Forecasting yields through crop-cutting samples and surveys
Typically, in Nepal, the government undertakes efforts to estimate crop yields by relying on traditional crop cuts, surveys and field verification reports from the District Agriculture Development Offices. Based on the data and information gathered from these exercises, the government, along with the World Food Programme (WFP) and the Food and Agriculture Organization of the United Nations (FAO), releases two reports on the Crop Situation Update after the harvest. While this process has many advantages, it is slow and expensive and does not offer real-time information on the crop situation so that planning can be timely and strategic.
Moving to real-time forecasts for wheat and paddy
Working with a range of partners in Nepal, the CCAFS Regional Agriculture Crop Forecasting Toolkit (CRAFT), was deployed and tested for two in-season crop seasons to estimate in-season crop yields for wheat and paddy.
The Nepal Food Security Monitoring System (NeKSAP), an initiative started by the World Food Programme and now being institutionalized by the Government of Nepal, has documented preliminary results and made this available through two reports.
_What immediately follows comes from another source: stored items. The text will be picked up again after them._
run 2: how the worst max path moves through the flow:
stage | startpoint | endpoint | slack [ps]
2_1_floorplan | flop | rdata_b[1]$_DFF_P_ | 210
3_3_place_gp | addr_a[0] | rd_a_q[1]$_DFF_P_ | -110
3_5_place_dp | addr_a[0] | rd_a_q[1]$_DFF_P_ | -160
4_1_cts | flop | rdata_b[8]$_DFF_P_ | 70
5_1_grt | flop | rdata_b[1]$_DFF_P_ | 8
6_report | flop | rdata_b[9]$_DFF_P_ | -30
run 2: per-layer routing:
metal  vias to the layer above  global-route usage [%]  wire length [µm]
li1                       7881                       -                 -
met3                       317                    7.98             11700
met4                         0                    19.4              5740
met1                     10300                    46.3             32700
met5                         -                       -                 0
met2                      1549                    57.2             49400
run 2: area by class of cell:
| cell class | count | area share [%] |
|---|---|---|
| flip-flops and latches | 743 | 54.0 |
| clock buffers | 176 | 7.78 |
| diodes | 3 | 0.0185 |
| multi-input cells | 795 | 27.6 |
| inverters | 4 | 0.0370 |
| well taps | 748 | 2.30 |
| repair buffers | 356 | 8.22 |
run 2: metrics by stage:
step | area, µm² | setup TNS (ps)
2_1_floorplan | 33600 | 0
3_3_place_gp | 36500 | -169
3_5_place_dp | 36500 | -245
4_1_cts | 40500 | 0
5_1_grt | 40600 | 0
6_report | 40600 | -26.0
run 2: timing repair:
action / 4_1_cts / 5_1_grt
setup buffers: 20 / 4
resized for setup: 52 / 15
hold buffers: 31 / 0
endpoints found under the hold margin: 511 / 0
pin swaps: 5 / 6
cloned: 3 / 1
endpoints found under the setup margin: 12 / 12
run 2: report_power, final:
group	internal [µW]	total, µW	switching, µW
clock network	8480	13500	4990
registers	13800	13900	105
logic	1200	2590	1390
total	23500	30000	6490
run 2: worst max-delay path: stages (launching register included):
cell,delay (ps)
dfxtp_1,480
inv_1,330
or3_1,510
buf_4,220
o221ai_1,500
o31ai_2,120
File: src/cal_pkg.sv
`default_nettype none

// Camera-side definitions for the calibration table path
package cal_pkg;

    // Brightness sample from the frame buffer
    localparam int LUMA_WIDTH = 16;

    // One frame-buffer pixel as it streams past
    typedef struct packed {
        logic                  valid; // Sample present this cycle
        logic [LUMA_WIDTH-1:0] luma;  // Brightness
    } frame_pixel_t;

    // 17 bits in all
    localparam int FRAME_PIXEL_WIDTH = $bits(frame_pixel_t);

endpackage

`default_nettype wire

File: src/pixel_accumulator.sv
`timescale 1ns/100ps
`default_nettype none

// Thresholds streamed pixels and shifts the lit bit into each table entry
module pixel_accumulator #(
    parameter int NUM_PIXELS = 64,
    parameter int LED_ADDRESS_WIDTH = 10,
    parameter logic [cal_pkg::LUMA_WIDTH-1:0] LUMA_THRESHOLD = 16'hFFF0,
    localparam int ADDR_W = (NUM_PIXELS > 1) ? $clog2(NUM_PIXELS) : 1,
    localparam int ENTRY_W = LED_ADDRESS_WIDTH + 1
)(
    input  wire                   clk,
    input  wire                   arst_n,
    input  wire                   calibration_on,
    input  wire      [ADDR_W-1:0] pixel_addr,
    input  cal_pkg::frame_pixel_t pixel,
    output logic     [ADDR_W-1:0] ram_addr,
    output logic     [ADDR_W-1:0] ram_waddr,  // Address of the stage-2 write
    input  wire     [ENTRY_W-1:0] ram_rdata,  // Two cycles after ram_addr
    output logic                  ram_we,
    output logic    [ENTRY_W-1:0] ram_wdata
);

    // One pixel moving down the pipe
    typedef struct packed {
        logic              valid;  // Will write when it reaches stage 2
        logic [ADDR_W-1:0] addr;
        logic              lit;
    } stage_t;

    // A write already sent to the RAM
    typedef struct packed {
        logic               valid;
        logic [ADDR_W-1:0]  addr;
        logic [ENTRY_W-1:0] data;
    } wr_rec_t;

    stage_t  s0;        // Entering
    stage_t  s1;        // RAM read in flight
    stage_t  s2;        // Read data here, write out
    wr_rec_t wr_now;    // Write of this cycle
    wr_rec_t wr1;       // Write one cycle back
    wr_rec_t wr2;       // Write two cycles back
    logic [ENTRY_W-1:0] old_entry;

    // Read issued straight away
    assign ram_addr = pixel_addr;

    // Gate sampled on entry, not at write time
    assign s0.valid = pixel.valid && calibration_on;
    assign s0.addr  = pixel_addr;
    assign s0.lit   = (pixel.luma > LUMA_THRESHOLD); // Strictly above

    always_ff @(posedge clk or negedge arst_n) begin
        if (!arst_n) begin
            s1  <= '0;
            s2  <= '0;
            wr1 <= '0;
            wr2 <= '0;
        end else begin
            s1  <= s0;
            s2  <= s1;
            wr1 <= wr_now;
            wr2 <= wr1;
        end
    end

    // RAM data misses the two writes made since the read was issued
    always_comb begin
        if (wr1.valid && (wr1.addr == s2.addr)) begin
            old_entry = wr1.data;    // Newest wins
        end else if (wr2.valid && (wr2.addr == s2.addr)) begin
            old_entry = wr2.data;
        end else begin
            old_entry = ram_rdata;
        end
    end

    // Shift in the new plane at bit 0
    assign ram_we    = s2.valid;
    assign ram_waddr = s2.addr;
    assign ram_wdata = (old_entry << 1) | ENTRY_W'(s2.lit);

    assign wr_now.valid = ram_we;
    assign wr_now.addr  = s2.addr;
    assign wr_now.data  = ram_wdata;

    // Every table write traces back to a gated pixel two cycles earlier
    a_write_from_pixel: assert property (
        @(posedge clk) disable iff (!arst_n)
        ram_we |-> ($past(pixel.valid, 2) && $past(calibration_on, 2))
    );

endmodule

`default_nettype wire

File: config.mk
export PLATFORM = sky130hd
export DESIGN_NAME = pixel_accumulator
export DESIGN_NICKNAME = d
export VERILOG_FILES = /design/src/cal_pkg.sv /design/src/pixel_accumulator.sv
export SDC_FILE = /design/constraint.sdc
export NUM_CORES = 1
export LEC_CHECK = 0
export BUFFER_PORTS_ARGS = -buffer_cell sky130_fd_sc_hd__buf_2
export CELL_PAD_IN_SITES_DETAIL_PLACEMENT = 0
export CELL_PAD_IN_SITES_GLOBAL_PLACEMENT = 1
export CORE_ASPECT_RATIO = 1.5
export CORE_MARGIN = 1.5
export CORE_UTILIZATION = 30
export CTS_BUF_LIST = sky130_fd_sc_hd__clkbuf_8 sky130_fd_sc_hd__clkbuf_16
export DETAILED_ROUTE_END_ITERATION = 8
export PLACE_DENSITY = 0.62
export SLEW_MARGIN = 20
export SYNTH_ARGS = -nofsm -noshare
export SYNTH_HDL_FRONTEND = slang
export SYNTH_SLANG_ARGS = --single-unit
File: constraint.sdc
create_clock -name clk -period 2.2 [get_ports clk]
set_clock_uncertainty 0.2 [all_clocks]
set_input_delay 0.11 -clock clk [delete_from_list [all_inputs] [get_ports clk]]
set_output_delay 0.11 -clock clk [all_outputs]
set_load 0.005 [all_outputs]
==> results of run 1 <==
==> worst max-delay path: stages (launching register included) <==
cell and delay (ns):
dfrtp_1 0.42, xor2_1 0.18, or4b_1 0.53, buf_6 0.17
o21ai_1 0.12, a21oi_1 0.10, buf_2 0.14
==> synth_stat cells, drive strengths merged <==
master / instances
buf: 7
a22oi: 10
a21oi: 10
nand3: 2
and2: 1
and3: 2
and4: 1
nand4: 4
dfrtp: 50
xor2: 3
or4b: 1
nor4: 12
clkbuf: 7
nor3: 10
o21ai: 10
xnor2: 9
nand2: 10
==> path summary, 6_finish.rpt <==
kind,end,depth (start not counted)
hold reg to reg,ram_waddr[4],0
min in group asynchronous,wr2[11],2
setup reg to reg,wr1[9],5
hold / removal,ram_waddr[4],0
max in group asynchronous,wr1[0],3
setup / recovery,ram_wdata[9],6
==> through the flow <==
step / instances / hold WS, ns
after floorplan: 149 / -0.3856
after global placement: 276 / -0.04472
after detailed placement: 276 / -0.02896
after CTS: 307 / 0.1576
after global routing: 308 / 0.1655
final: 308 / 0.1544
==> area by class of cell <==
cell class | count | area share (%)
flip-flops and latches | 50 | 48.22
well taps | 72 | 3.472
repair buffers | 93 | 23.38
multi-input cells | 85 | 21.31
clock inverters | 3 | 0.9643
clock buffers | 5 | 2.652
==> layer usage <==
layer / part of all wire (%) / track usage, %
met3: 6.2 / 3.507
met2: 47 / 21.33
met5: 0 / 0
met1: 46 / 17.29
met4: 0.74 / 3.768
==> what timing repair did <==
item / in CTS / in global routing
endpoints found under the hold margin: 43 / 0
hold buffers: 21 / 0
gates resized for setup: 7 / 5
setup endpoints to repair: 10 / 10
setup buffers: 2 / 1
==> flip-flops by register name (all words and copies together) (netlist names) <==
signal     count
s1             8
ram_we         1
wr1           17
ram_waddr      6
s2             1
wr2           17
==> power by group <==
part / switching, W / internal (W) / total [W]
Clock: 0.000314 / 0.000230 / 0.000544
Combinational: 0.000114 / 0.000108 / 0.000222
Sequential: 0.0000244 / 0.000964 / 0.000988
Total: 0.000453 / 0.00130 / 0.00175
==> cells by family (layout without fill, tap and decap cells) <==
| family | after synthesis | after routing | synth area share (%) |
|---|---|---|---|
| DFF | 50 | 50 | 67.75 |
| xor gates and xnor gates | 12 | 12 | 5.692 |
| and+or+nand+nor | 43 | 43 | 12.74 |
| AOI/OAI and AO/OA | 30 | 30 | 9.688 |
| buffers and inverters | 14 | 101 | 4.133 |
==> qor.txt, run 1 <==
status: finished, violations left
failing checks: negative setup slack
hpwl dp: 2756 um
vias per cell: 4.688
Worst EP required: 1.89 ns
initial antenna violation count: 0
most frequent cells in the layout: 59 x buf_2, 50 x dfrtp_1, 21 x dlygate4sd3_1
most common cell after layout, fill and taps aside: buf_2
Synth warnings: 0
worst-skew pair later-pin latency: 0.30 ns
Final Max Tran Viols: 0
syn nets: 186
Area after DPL: 2231 um^2
worst hold start: s1[5]
Rows: 34
Power Density: 675.9 nW/um^2
final setup fails: 10
IO Pins: 61
total grt overflow: 0
ranking of synthesized cells by area: dfrtp_1 68%, xnor2_1 4.3%, a22oi_1 4.1%
pre-CTS setup slack: 0.2123 ns
drt pass-1 iters: 4
CP arrival: 1.97 ns
startpoint class of the critical path: flop
global-route wire length before repair: 6686 um
DRC violations left: 0
largest net degree at the start of global routing: 29
fin nets: 272
fillers: 553
crit path launch: ram_waddr[0]
area of the multi-input gates: 553.0 um^2
largest area contributor in the netlist: dfrtp_1
Starting Density: 31.46%
critical path type: flop to output port
worst-path maximum fanout: 10
final hold violation count: 0
reg-to-reg slack, setup: 0.35 ns
post-route ant nets: 0
Worst-Margin Slew: 0.6428 ns
Final Cycle Share: 103.5%
RSZ-0062 raised after global routing: true
gpl congestion: 0.7083
nature of the critical path endpoint: output port
Netlist cell types: 19
Mapped Area: 1847 um^2
reg2reg start: ram_waddr[0]
die height: 99.09 um
Layout Utilization: 44.20%
Die X: 67.06 um
Clock transition at path regs: 0.10 ns
die area: 6645 um^2
via count: 1444
CTS buffer count: 5
CTS Sinks: 50
depth of the CTS H-tree: 2
syn_area_per_cell: 12.39 um^2
mean routed wirelength per cell: 13.56 um
IO buf count: 59
Slew headroom: 57.14%
Diodes inserted: 0
Reg area: 1251 um^2
cells after synthesis: 149
Tot Pwr: 0.001754 W
final worst slack: -0.07656 ns
Seq/Total Area, Yosys: 67.75%
HP Class: flop to flop
root buffer cell: clkbuf_8
Max rail drop VDD: 383.0 uV
CTS max path bufs: 2
Finished Cell Area: 2595 um^2
setup total negative slack: -0.5709 ns
Area growth syn-to-layout: 40.51%
vias in the first global route: 1403
Core Box Area: 5871 um^2
final worst path period need: 2.277 ns
top cell type's share of synthesized area: 67.75%
fraction of final layout cells sized beyond drive strength 1: 38.98%
Max Cap Viol: 0
total track usage: 13.20%
DRT Wirelength: 4175 um
synthesis-stage register bit count: 50
static leakage: 1.135 nW
drt initial violations: 91
CTS tree: built
Fmax achieved: 439.3 MHz
(Power assumes the default switching activity.)
==> inputs of run 2 (changes only) <==
PLACE_DENSITY = not set   (was 0.62)
PLACE_DENSITY_LB_ADDON = 0.1   (was not set)
==> run 2 against run 1 <==
Clock-buffer cell count unchanged. Via count increased by 8.7%. The flow still finishes with violations (negative setup slack). Maximum frequency increased by 1.5%. Flip-flop and latch count unchanged. Largest cell class unchanged. Die area unchanged. Clock power increased by 18%. Critical endpoint is now ram_wdata[6]. Final cell count increased by 0.32%. Sequential share of layout area decreased by 2.2 points. Power increased by 7.3%. Setup slack improved by 0.033 ns.
==> qor.txt, run 2 (synthesis gave the netlist of run 1 again) <==
vias in the first global route: 1515
sw frac: 24.74%
Slew headroom: 57.64%
drt initial violations: 90
CTS Sinks: 50
Final Cycle Share: 102.0%
fraction of final layout cells sized beyond drive strength 1: 45.57%
Seq pwr share: 52.7%
Net Sw Power: 0.0004654 W
DRC violations left: 0
total track usage: 14.97%
final hold violation count: 0
post-route ant nets: 0
DRT Wirelength: 4695 um
Rows: 34
Area growth syn-to-layout: 47.09%
CP arrival: 1.93 ns
IO buf count: 59
gpl congestion: 0.7832
power share of the clock group: 34.2%
CTS buffer count: 5
Max rail drop VDD: 378.7 uV
startpoint class of the critical path: flop
RSZ-0062 raised after global routing: true
failing checks: negative setup slack
final worst slack: -0.04362 ns
Comb pwr share: 13.1%
critical path type: flop to output port
die height: 99.09 um
Worst-Margin Slew: 0.6355 ns
Fmax achieved: 445.7 MHz
static leakage: 1.165 nW
worst-path maximum fanout: 5
Tot Pwr: 0.001881 W
depth of the CTS H-tree: 2
Int Power: 0.001416 W
mean routed wirelength per cell: 15.19 um
status: finished, violations left
fin nets: 273
Clock transition at path regs: 0.09 ns
root buffer cell: clkbuf_8
most common cell after layout, fill and taps aside: buf_2
worst-skew pair later-pin latency: 0.30 ns
die area: 6645 um^2
IO Pins: 61
CTS max path bufs: 2
Core Box Area: 5871 um^2
CTS tree: built
initial antenna violation count: 0
Worst EP required: 1.89 ns
total grt overflow: 0
Cells on Worst Hold Path: 0
vias per cell: 5.081
most frequent cells in the layout: 59 x buf_2, 50 x dfrtp_1, 21 x dlygate4sd3_1
Power Density: 692.6 nW/um^2
final setup fails: 10
drt pass-1 iters: 4
setup total negative slack: -0.2324 ns
Max Cap Viol: 0
Starting Density: 31.46%
HP Class: flop to flop
reg2reg path depth: 5
largest net degree at the start of global routing: 51
nature of the critical path endpoint: output port
Final Max Tran Viols: 0
final worst path period need: 2.244 ns
top flop regs: wr1: 17 flops, wr2: 17 flops, s1: 8 flops
global-route wire length before repair: 7486 um
hpwl dp: 2834 um
via count: 1570
Diodes inserted: 0
Die X: 67.06 um
## run 2: cell types whose count changed in the layout (fill, tap and decap cells not counted), sizes merged
| cell | previous run | this run |
|---|---|---|
| inv | 1 | 0 |
| bufinv | 0 | 1 |
| buf | 72 | 71 |
| clkinvlp | 1 | 2 |
| and4 | 1 | 2 |
| or4b | 1 | 2 |
| clkinv | 1 | 0 |
## run 2: area by class of cell
class                      instances  area (um^2)
sequential                        50         1251
fill                             570         3154
clock buffer                       5        68.82
tap                               72        90.09
timing repair buffer              92        595.6
multi-input combinational         87        665.6
clock inverter                     3        45.04
## run 2: power groups by stage
stage / clock [W] / sequential [W] / combinational (W)
after floorplan: 0 / 0.00100 / 0.0000853
after global placement: 0 / 0.00101 / 0.000180
after detailed placement: 0 / 0.00101 / 0.000182
after CTS: 0.000667 / 0.000991 / 0.000237
after global routing: 0.000702 / 0.000997 / 0.000271
final: 0.000643 / 0.000991 / 0.000247
## run 2: final timing paths
| path | start | slack (ns) | to |
|---|---|---|---|
| setup / recovery | wr2[11] | -0.04 | ram_wdata[6] |
| hold / removal | s1[0] | 0.16 | s2[0] |
| setup reg to reg | wr2[11] | 0.27 | wr1[6] |
| hold reg to reg | s1[0] | 0.16 | s2[0] |
| max in group asynchronous | arst_n | 1.13 | wr2[15] |
| min in group asynchronous | arst_n | 0.24 | wr2[7] |
## run 2: routing by layer
| metal | vias up | global-route usage [%] | wire length, um |
|---|---|---|---|
| met1 | 768 | 17.90 | 1889 |
| met5 | - | 0 | 0 |
| met3 | 15 | 3.846 | 264 |
| met2 | 73 | 24.83 | 2366 |
| li1 | 714 | - | - |
| met4 | 0 | 6.750 | 174 |
## run 2: per-stage QoR
step	worst slack [ns]	hold slack (ns)	instance area (um^2)	cells	util, %
2_1_floorplan	0.4006	-0.3856	1847	149	-
3_3_place_gp	0.1122	0.02798	2208	273	37.62
3_5_place_dp	0.05568	0.02997	2208	273	37.62
4_1_cts	-0.05433	0.1577	2664	308	45.38
5_1_grt	-0.1178	0.1645	2716	309	46.27
6_report	-0.04362	0.1553	2716	309	46.27
## run 2: worst max-delay path, stage by stage, from the launching register on
cell	delay, ns
dfrtp_1	0.40
xor2_2	0.21
or4b_4	0.63
o21ai_2	0.17
a21oi_2	0.08
buf_2	0.13
## run 2: timing repair
item	in CTS	in global routing
endpoints found under the hold margin	67	0
hold buffers	21	0
buffers inserted	4	1
resized for setup	21	8
cloned	2	0
pin swaps	6	3
setup endpoints to repair	10	10
**config.mk**
```make
export PLATFORM = sky130hd
export DESIGN_NAME = id_shower
export DESIGN_NICKNAME = d
export VERILOG_FILES = /design/src/led_pkg.sv /design/src/id_shower.sv
export SDC_FILE = /design/constraint.sdc
export NUM_CORES = 1
export LEC_CHECK = 0
export BUFFER_PORTS_ARGS = -buffer_cell sky130_fd_sc_hd__buf_4
export CAP_MARGIN = 20
export CELL_PAD_IN_SITES_DETAIL_PLACEMENT = 1
export CELL_PAD_IN_SITES_GLOBAL_PLACEMENT = 1
export CORE_AREA = 2 2 67 69
export CTS_CLUSTER_DIAMETER = 40
export DETAILED_ROUTE_END_ITERATION = 8
export DIE_AREA = 0 0 69 71
export PLACE_DENSITY = 0.68
export SYNTH_ARGS = -nofsm -noshare
export SYNTH_HDL_FRONTEND = slang
export SYNTH_SLANG_ARGS = --single-unit
```
**constraint.sdc**
```tcl
create_clock -name clk -period 2.9 [get_ports clk]
set_input_delay 0.58 -clock clk [delete_from_list [all_inputs] [get_ports clk]]
set_output_delay 0.58 -clock clk [all_outputs]
set_load 0.1 [all_outputs]
```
Mr. Hemraj Regmi, National Coordinator, NeKSAP and undersecretary at the MoAD said:
The Ministry was using crop observation and crop cutting surveys to estimate crop production, which are costly and time consuming. Since last two crop seasons we are using CRAFT toolkit in addition to the previous techniques. The results from this toolkit are close to MoAD’s observed data and are near within 90 to 95 percent confidence limits from the field estimation. Since the CRAFT estimates are so close we can shift towards these techniques for production estimation, which are time and cost effective and the results are available well in advance; before the crop harvest.
This report relies on information provided by different agencies, including the International Centre for Integrated Mountain Development (ICIMOD), International Water Management Institute (IWMI), International Research Institute for Climate and Society (IRI) at Columbia University, Nepal Agriculture Research Council (NARC), Department of Agriculture, Ministry of Agriculture Development, and the World Food Programme (WFP). The results from these two projections are available on the website of the Nepal Food Security Monitoring System.
Read the full reports:
The toolkit is also being tested in other countries in South Asia such as Bangladesh and Sri Lanka.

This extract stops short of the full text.